─── Data extract

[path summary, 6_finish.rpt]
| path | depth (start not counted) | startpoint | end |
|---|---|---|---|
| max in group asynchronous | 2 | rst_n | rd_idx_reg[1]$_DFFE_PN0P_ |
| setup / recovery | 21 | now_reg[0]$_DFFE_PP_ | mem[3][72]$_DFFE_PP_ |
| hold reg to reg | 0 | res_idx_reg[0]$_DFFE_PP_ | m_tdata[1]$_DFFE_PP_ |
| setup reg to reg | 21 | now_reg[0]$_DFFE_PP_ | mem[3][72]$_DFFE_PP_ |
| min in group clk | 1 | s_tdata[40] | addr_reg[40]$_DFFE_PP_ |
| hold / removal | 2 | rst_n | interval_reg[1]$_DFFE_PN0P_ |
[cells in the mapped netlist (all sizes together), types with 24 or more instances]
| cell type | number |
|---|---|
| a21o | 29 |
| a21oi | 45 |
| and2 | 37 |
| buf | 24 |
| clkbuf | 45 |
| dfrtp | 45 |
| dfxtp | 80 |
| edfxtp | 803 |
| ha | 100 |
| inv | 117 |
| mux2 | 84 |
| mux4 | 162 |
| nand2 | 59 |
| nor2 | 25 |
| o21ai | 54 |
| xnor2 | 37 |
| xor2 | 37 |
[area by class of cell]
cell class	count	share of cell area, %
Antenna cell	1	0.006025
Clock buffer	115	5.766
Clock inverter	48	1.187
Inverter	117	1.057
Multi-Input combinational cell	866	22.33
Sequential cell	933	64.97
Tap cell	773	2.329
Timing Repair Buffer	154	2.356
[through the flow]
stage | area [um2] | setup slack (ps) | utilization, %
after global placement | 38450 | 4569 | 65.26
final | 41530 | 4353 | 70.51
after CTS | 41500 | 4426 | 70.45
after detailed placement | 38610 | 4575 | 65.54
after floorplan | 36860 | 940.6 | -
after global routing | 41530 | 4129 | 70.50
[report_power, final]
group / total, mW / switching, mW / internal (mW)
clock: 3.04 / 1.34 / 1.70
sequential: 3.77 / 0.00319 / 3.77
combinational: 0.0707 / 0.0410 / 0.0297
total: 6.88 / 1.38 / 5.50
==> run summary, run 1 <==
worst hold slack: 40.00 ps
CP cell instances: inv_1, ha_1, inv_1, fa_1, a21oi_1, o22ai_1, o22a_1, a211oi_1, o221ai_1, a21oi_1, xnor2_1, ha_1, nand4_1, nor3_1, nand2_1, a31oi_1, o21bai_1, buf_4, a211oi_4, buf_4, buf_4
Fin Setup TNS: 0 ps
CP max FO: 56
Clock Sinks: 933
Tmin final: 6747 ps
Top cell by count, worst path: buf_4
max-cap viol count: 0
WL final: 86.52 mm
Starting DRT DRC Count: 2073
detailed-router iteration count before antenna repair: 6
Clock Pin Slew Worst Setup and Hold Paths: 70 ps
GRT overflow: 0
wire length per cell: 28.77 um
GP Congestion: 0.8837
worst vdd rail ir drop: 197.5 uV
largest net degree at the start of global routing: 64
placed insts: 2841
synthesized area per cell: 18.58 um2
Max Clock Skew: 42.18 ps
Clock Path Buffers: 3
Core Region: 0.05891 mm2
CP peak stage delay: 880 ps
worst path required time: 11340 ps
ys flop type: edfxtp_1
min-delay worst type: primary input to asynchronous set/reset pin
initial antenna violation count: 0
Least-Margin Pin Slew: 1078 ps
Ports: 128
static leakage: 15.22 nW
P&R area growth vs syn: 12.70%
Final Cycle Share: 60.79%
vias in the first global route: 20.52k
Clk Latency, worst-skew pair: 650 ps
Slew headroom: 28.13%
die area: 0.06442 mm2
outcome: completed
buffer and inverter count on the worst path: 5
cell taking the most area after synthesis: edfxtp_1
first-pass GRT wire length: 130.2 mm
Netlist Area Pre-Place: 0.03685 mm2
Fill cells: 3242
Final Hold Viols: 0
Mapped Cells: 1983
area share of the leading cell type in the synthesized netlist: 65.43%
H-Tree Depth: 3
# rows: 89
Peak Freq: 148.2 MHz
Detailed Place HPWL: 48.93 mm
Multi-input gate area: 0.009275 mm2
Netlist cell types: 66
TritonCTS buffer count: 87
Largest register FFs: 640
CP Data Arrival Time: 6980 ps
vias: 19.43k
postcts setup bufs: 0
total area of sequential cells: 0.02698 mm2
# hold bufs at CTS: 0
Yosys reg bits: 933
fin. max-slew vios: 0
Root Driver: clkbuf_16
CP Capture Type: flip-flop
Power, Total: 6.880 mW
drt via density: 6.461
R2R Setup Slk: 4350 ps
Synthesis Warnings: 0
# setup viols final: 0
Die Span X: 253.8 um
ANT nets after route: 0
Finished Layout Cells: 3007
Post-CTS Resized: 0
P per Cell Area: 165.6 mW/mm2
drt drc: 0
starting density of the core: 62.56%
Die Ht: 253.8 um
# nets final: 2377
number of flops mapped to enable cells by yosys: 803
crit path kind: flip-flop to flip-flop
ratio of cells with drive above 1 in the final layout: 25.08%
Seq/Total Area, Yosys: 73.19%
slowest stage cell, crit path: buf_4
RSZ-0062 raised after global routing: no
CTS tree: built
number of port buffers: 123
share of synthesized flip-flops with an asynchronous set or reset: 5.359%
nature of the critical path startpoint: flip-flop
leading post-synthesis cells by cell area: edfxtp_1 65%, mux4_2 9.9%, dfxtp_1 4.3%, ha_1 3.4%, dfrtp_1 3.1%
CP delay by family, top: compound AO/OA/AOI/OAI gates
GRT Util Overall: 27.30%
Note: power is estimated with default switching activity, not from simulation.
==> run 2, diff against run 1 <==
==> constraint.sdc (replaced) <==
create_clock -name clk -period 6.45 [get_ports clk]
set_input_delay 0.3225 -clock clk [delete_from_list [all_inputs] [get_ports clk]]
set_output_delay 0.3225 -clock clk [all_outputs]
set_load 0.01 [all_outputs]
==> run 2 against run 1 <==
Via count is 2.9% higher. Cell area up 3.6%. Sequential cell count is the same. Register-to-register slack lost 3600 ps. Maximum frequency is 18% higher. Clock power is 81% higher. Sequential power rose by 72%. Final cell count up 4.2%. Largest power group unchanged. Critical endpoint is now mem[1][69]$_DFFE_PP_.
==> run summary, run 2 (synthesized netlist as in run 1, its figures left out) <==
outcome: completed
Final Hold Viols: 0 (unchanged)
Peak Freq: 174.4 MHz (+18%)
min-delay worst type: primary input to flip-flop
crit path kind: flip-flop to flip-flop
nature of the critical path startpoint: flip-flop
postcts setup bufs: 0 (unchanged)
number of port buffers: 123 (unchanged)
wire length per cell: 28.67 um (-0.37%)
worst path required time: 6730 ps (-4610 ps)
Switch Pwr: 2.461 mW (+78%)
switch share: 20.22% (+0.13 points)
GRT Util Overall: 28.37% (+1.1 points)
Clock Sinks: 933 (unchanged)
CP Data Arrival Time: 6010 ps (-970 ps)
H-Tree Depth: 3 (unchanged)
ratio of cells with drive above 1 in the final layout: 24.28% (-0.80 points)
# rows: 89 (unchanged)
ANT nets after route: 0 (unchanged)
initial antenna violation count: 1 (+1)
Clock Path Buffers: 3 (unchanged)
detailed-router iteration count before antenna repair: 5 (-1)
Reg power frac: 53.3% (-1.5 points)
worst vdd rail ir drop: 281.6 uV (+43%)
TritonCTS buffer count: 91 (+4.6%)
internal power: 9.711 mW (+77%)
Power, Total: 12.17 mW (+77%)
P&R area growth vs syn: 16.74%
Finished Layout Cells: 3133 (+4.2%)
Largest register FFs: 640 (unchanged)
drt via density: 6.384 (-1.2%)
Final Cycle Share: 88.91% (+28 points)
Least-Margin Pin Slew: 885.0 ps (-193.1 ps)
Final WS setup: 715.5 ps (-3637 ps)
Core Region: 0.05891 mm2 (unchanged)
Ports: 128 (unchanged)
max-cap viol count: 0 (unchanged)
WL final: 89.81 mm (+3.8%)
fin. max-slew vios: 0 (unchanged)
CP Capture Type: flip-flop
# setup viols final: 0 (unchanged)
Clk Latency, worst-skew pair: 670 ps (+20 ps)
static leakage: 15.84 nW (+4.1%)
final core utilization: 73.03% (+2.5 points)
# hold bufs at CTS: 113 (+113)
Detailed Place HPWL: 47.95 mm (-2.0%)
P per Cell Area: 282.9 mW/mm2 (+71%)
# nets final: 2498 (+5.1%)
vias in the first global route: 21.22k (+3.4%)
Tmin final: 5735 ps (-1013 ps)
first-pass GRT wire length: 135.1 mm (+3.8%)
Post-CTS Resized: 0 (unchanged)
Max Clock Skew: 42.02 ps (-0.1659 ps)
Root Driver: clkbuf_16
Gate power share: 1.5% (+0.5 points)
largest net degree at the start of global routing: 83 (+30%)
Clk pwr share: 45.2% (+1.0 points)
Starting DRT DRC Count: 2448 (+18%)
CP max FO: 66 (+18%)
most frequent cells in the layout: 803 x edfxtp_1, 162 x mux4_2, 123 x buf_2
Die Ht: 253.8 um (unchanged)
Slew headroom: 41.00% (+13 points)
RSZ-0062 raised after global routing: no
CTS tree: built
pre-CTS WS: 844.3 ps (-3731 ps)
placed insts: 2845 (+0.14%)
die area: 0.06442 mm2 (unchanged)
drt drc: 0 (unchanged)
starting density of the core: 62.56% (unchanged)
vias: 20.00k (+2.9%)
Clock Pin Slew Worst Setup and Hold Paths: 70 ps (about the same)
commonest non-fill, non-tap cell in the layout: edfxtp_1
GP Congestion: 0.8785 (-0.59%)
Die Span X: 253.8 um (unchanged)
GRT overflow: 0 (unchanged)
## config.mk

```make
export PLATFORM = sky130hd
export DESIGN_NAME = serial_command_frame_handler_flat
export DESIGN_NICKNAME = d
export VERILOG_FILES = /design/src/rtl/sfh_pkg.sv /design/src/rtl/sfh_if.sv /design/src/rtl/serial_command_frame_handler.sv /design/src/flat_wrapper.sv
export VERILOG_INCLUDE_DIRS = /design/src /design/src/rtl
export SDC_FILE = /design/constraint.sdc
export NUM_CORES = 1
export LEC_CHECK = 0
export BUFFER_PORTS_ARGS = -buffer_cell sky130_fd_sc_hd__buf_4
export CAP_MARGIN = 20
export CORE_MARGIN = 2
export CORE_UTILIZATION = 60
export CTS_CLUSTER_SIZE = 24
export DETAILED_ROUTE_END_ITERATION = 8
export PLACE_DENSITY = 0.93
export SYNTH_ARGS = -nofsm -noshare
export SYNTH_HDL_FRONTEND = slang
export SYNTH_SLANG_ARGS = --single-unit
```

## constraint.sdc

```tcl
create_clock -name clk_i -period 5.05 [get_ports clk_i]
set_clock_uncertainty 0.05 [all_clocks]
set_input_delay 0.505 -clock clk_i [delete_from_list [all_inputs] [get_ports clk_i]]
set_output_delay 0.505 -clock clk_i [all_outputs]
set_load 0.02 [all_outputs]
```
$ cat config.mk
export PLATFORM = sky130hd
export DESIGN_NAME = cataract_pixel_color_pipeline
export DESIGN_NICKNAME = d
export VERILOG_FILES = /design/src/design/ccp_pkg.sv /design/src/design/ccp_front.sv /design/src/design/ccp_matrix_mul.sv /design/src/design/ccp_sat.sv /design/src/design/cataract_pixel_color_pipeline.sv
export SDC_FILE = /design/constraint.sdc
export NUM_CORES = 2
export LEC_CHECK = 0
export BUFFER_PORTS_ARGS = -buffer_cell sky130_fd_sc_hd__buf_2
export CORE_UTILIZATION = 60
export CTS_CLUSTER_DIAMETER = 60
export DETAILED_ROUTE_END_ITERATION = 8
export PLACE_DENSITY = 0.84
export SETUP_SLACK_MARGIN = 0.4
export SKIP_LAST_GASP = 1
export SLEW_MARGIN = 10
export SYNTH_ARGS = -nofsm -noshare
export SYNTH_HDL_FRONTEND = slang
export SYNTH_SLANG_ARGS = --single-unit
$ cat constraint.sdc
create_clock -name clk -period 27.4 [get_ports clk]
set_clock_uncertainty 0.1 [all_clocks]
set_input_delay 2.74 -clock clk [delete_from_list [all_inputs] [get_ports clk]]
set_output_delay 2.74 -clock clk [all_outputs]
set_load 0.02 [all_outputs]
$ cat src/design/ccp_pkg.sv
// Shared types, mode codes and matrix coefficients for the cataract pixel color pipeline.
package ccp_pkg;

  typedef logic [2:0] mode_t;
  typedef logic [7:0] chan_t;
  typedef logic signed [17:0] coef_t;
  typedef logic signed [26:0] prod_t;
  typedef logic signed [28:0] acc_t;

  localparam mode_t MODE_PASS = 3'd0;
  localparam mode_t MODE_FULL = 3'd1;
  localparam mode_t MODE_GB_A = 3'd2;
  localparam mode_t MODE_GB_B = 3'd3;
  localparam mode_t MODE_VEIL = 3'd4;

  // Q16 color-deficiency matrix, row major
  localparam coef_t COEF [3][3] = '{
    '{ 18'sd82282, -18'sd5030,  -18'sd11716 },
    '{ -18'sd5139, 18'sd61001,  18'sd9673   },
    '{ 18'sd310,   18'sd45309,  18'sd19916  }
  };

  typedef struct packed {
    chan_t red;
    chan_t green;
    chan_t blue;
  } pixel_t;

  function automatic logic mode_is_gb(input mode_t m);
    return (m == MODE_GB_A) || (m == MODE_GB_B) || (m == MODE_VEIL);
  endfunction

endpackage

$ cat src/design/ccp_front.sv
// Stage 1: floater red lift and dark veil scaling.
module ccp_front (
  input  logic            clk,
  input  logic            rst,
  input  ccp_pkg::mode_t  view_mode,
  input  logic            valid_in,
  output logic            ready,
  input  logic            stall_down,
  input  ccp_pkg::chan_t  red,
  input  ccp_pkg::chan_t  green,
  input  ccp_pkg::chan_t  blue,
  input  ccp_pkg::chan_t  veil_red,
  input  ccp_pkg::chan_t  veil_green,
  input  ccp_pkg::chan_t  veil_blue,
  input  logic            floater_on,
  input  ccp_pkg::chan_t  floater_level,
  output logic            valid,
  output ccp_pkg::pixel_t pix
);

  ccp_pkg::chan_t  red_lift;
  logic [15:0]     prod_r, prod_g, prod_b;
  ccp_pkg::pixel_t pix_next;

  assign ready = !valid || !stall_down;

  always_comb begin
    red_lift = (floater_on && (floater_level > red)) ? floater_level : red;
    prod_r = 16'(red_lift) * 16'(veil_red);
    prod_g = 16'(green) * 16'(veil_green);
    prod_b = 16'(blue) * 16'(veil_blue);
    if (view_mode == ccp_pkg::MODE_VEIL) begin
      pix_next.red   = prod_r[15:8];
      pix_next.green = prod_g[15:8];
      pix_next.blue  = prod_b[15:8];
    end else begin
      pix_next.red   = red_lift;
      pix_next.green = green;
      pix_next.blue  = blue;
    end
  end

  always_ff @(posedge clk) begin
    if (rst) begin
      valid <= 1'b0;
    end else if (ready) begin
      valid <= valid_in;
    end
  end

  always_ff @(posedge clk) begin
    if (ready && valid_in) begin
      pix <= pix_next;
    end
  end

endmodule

──────
─── Data extract

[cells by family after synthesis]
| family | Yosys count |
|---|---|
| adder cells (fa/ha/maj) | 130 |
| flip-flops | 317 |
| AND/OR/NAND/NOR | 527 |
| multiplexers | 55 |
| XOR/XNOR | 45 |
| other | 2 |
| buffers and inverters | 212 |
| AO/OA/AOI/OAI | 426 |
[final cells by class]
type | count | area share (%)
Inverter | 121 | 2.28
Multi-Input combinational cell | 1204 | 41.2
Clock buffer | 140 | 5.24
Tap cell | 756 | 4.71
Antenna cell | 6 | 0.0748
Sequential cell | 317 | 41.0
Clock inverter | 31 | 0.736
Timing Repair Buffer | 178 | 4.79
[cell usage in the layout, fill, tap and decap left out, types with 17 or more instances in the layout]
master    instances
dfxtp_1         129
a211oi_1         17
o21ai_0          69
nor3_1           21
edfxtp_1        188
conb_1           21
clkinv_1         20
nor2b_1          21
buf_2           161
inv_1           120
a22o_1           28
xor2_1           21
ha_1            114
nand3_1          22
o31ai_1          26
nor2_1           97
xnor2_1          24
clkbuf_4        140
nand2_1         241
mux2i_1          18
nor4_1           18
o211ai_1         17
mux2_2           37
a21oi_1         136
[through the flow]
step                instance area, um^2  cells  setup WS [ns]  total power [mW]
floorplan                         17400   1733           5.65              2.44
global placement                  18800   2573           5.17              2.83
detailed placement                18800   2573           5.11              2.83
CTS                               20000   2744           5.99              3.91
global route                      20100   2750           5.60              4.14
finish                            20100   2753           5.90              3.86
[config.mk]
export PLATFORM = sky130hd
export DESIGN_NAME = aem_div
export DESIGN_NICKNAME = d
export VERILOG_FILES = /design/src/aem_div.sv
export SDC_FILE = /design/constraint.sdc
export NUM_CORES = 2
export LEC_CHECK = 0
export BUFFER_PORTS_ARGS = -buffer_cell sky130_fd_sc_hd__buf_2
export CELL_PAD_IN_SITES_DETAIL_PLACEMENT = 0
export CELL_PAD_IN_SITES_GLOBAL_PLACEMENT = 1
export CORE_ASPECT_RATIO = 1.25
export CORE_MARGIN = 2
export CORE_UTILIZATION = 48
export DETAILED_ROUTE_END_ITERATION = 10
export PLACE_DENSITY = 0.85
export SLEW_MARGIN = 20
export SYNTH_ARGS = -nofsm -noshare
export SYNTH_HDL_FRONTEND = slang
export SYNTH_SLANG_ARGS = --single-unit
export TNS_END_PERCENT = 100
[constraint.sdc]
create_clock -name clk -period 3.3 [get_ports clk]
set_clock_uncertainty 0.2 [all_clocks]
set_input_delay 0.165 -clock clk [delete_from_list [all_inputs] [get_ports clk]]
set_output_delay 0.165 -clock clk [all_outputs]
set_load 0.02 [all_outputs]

──────

- The problem -
Copy out each line of the data where the string "class" appears.

- Written solution -
[area by class of cell]
cell class	count	share of cell area, %
[final cells by class]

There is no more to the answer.